Cross-Platform VMProtect with LLVM

I finally had enough fun with building LLVM Transform Obfuscation Passes and decided to build a VMProtect-Like obfuscation mechanism.

Below is the emulated CPU’s control flow graph. Extra protection disabled, otherwise you won’t even see this graph.

Current Implementations

Assembly Interpreter

  • Mostly used design pattern
  • Takes a large amount of time to add support for a new platform
  • Not Fast Enough
  • Hard to maintain/debug

LLVM IR Interpreter

  • Similar to Assembly Interpreter, expect more trouble to solve. For example using reg2mem to resolve PhiNodes
  • Bridging with native code.
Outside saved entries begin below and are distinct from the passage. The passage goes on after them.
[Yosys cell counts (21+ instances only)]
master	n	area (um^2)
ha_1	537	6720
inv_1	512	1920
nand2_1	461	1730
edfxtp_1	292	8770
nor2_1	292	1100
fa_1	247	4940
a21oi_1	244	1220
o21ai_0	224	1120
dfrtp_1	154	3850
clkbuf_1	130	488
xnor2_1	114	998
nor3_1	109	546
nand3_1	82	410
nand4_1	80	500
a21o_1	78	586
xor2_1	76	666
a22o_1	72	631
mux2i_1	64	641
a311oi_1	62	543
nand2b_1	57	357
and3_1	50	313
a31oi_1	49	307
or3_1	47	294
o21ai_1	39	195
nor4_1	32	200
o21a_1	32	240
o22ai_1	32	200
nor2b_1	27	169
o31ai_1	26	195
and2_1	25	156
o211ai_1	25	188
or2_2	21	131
<file path="src/obc_pkg.sv">
package obc_pkg;

  localparam int CoordW       = 32;
  localparam int AngleW       = 16;
  localparam int SizeW        = 24;
  localparam int LenW         = SizeW + 1;
  localparam int TrigW        = 16;
  localparam int CordicW      = 33;
  localparam int CORDIC_STEPS = 16;
  localparam int AtanEntries  = 24;
  localparam int QueueDepth   = 2;
  localparam int QPtrW        = (QueueDepth > 1) ? $clog2(QueueDepth) : 1;
  localparam int QCntW        = $clog2(QueueDepth + 1);

  localparam logic signed [CordicW-1:0] GainInv   = CordicW'(652032874);
  localparam logic signed [CordicW-1:0] TrigMax   = CordicW'(32767);
  localparam logic signed [CordicW-1:0] TrigRound = CordicW'(16384);
  localparam int TrigShift = 15;

  typedef enum logic [1:0] {
    CORNER_MM = 2'd0,
    CORNER_PM = 2'd1,
    CORNER_PP = 2'd2,
    CORNER_MP = 2'd3
  } corner_e;

  typedef struct packed {
    logic signed [CoordW-1:0] centre_x;
    logic signed [CoordW-1:0] centre_y;
    logic signed [AngleW-1:0] heading;
    logic [SizeW-1:0]         box_width;
    logic [SizeW-1:0]         box_depth;
    logic [SizeW-1:0]         margin;
  } in_item_t;

  typedef struct packed {
    logic [1:0]               corner_index;
    logic signed [CoordW-1:0] corner_x;
    logic signed [CoordW-1:0] corner_y;
    logic                     last;
  } out_item_t;

  // One rectangle after the trig stage, waiting for the corner sequencer.
  typedef struct packed {
    logic signed [CoordW-1:0] centre_x;
    logic signed [CoordW-1:0] centre_y;
    logic [LenW-1:0]          s_len;
    logic [LenW-1:0]          t_len;
    logic signed [TrigW-1:0]  cos_v;
    logic signed [TrigW-1:0]  sin_v;
  } job_t;

  // Arctangent of 2^-i, with 2^31 standing for pi.
  function automatic logic signed [CordicW-1:0] atan_unit(input int unsigned i);
    logic signed [CordicW-1:0] v;
    unique case (i)
      0:       v = CordicW'(536870912);
      1:       v = CordicW'(316933406);
      2:       v = CordicW'(167458907);
      3:       v = CordicW'(85004756);
      4:       v = CordicW'(42667331);
      5:       v = CordicW'(21354465);
      6:       v = CordicW'(10679838);
      7:       v = CordicW'(5340245);
      8:       v = CordicW'(2670163);
      9:       v = CordicW'(1335087);
      10:      v = CordicW'(667544);
      11:      v = CordicW'(333772);
      12:      v = CordicW'(166886);
      13:      v = CordicW'(83443);
      14:      v = CordicW'(41722);
      15:      v = CordicW'(20861);
      16:      v = CordicW'(10430);
      17:      v = CordicW'(5215);
      18:      v = CordicW'(2608);
      19:      v = CordicW'(1304);
      20:      v = CordicW'(652);
      21:      v = CordicW'(326);
      22:      v = CordicW'(163);
      23:      v = CordicW'(81);
      default: v = '0;
    endcase
    return v;
  endfunction

endpackage

</file>
<file path="src/obc_queue.sv">
module obc_queue (
  input  logic          clk_i,
  input  logic          rst_ni,
  input  logic          push_i,
  input  obc_pkg::job_t push_data_i,
  output logic          full_o,
  input  logic          pop_i,
  output logic          valid_o,
  output obc_pkg::job_t head_o
);
  import obc_pkg::*;

  job_t             mem_q [QueueDepth];
  logic [QPtrW-1:0] wr_ptr_q, rd_ptr_q;
  logic [QCntW-1:0] count_q;

  assign full_o  = (count_q == QCntW'(QueueDepth));
  assign valid_o = (count_q != '0);
  assign head_o  = mem_q[rd_ptr_q];

  function automatic logic [QPtrW-1:0] ptr_next(input logic [QPtrW-1:0] p);
    return (p == QPtrW'(QueueDepth - 1)) ? '0 : p + QPtrW'(1);
  endfunction

  always_ff @(posedge clk_i or negedge rst_ni) begin
    if (!rst_ni) begin
      wr_ptr_q <= '0;
      rd_ptr_q <= '0;
      count_q  <= '0;
    end else begin
      if (push_i) wr_ptr_q <= ptr_next(wr_ptr_q);
      if (pop_i)  rd_ptr_q <= ptr_next(rd_ptr_q);
      if (push_i && !pop_i) begin
        count_q <= count_q + QCntW'(1);
      end else if (pop_i && !push_i) begin
        count_q <= count_q - QCntW'(1);
      end
    end
  end

  always_ff @(posedge clk_i) begin
    if (push_i) mem_q[wr_ptr_q] <= push_data_i;
  end

endmodule

</file>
Global Variable/Local Memory Address mapping
  • var-arg support
  • Emulating stack?

High-Level Language Interpreter

  • Not safe enough(Dump out string and it’s over.)
  • JIT implementation requires a full compile chain available at runtime.
  • Raw Interpreter Implementation needs to handle structure coercion in order to properly support foreign function calling[1]

Hikari’s implementation

In order to achieve cross platform with minimum effort, Hikari’s VM Protection emulates a specialized CPU with full fetch-decode-execute cycle.

Supporting LLVM Instructions

  • Cast Instructions are essentially no-op
  • CallInsts are handled by using LLVM to generate proper assembly CallSites
  • BinaryOperators are obviously easy to handle
  • Invoke Instructions are lowered to CallInsts (Essentially unsupported atm)
  • Load/Stores are properly bitcasted
  • Everything else is left as-is

The arguments are passed as pointers and each op’s handling block is responsible for specializing itself to handle each variation of the arguments.

Finding Candidate Instructions

Since our VM implementation is pretty dumb and doesn’t support all the instructions(yet), we need to find instruction sequences to patch and replace. This algorithm is pretty straightforward at the moment. Do note, however, that we need to run various lowering passes to make sure:

  • PhiNodes are properly lowered
  • Intrinsics are either stripped out or lowered into platform specific library calls
  • ConstantExprs are properly resolved
  • etc…

The actual source code won’t be open-source but you should be able to craft yourself one after reading this.

Zhang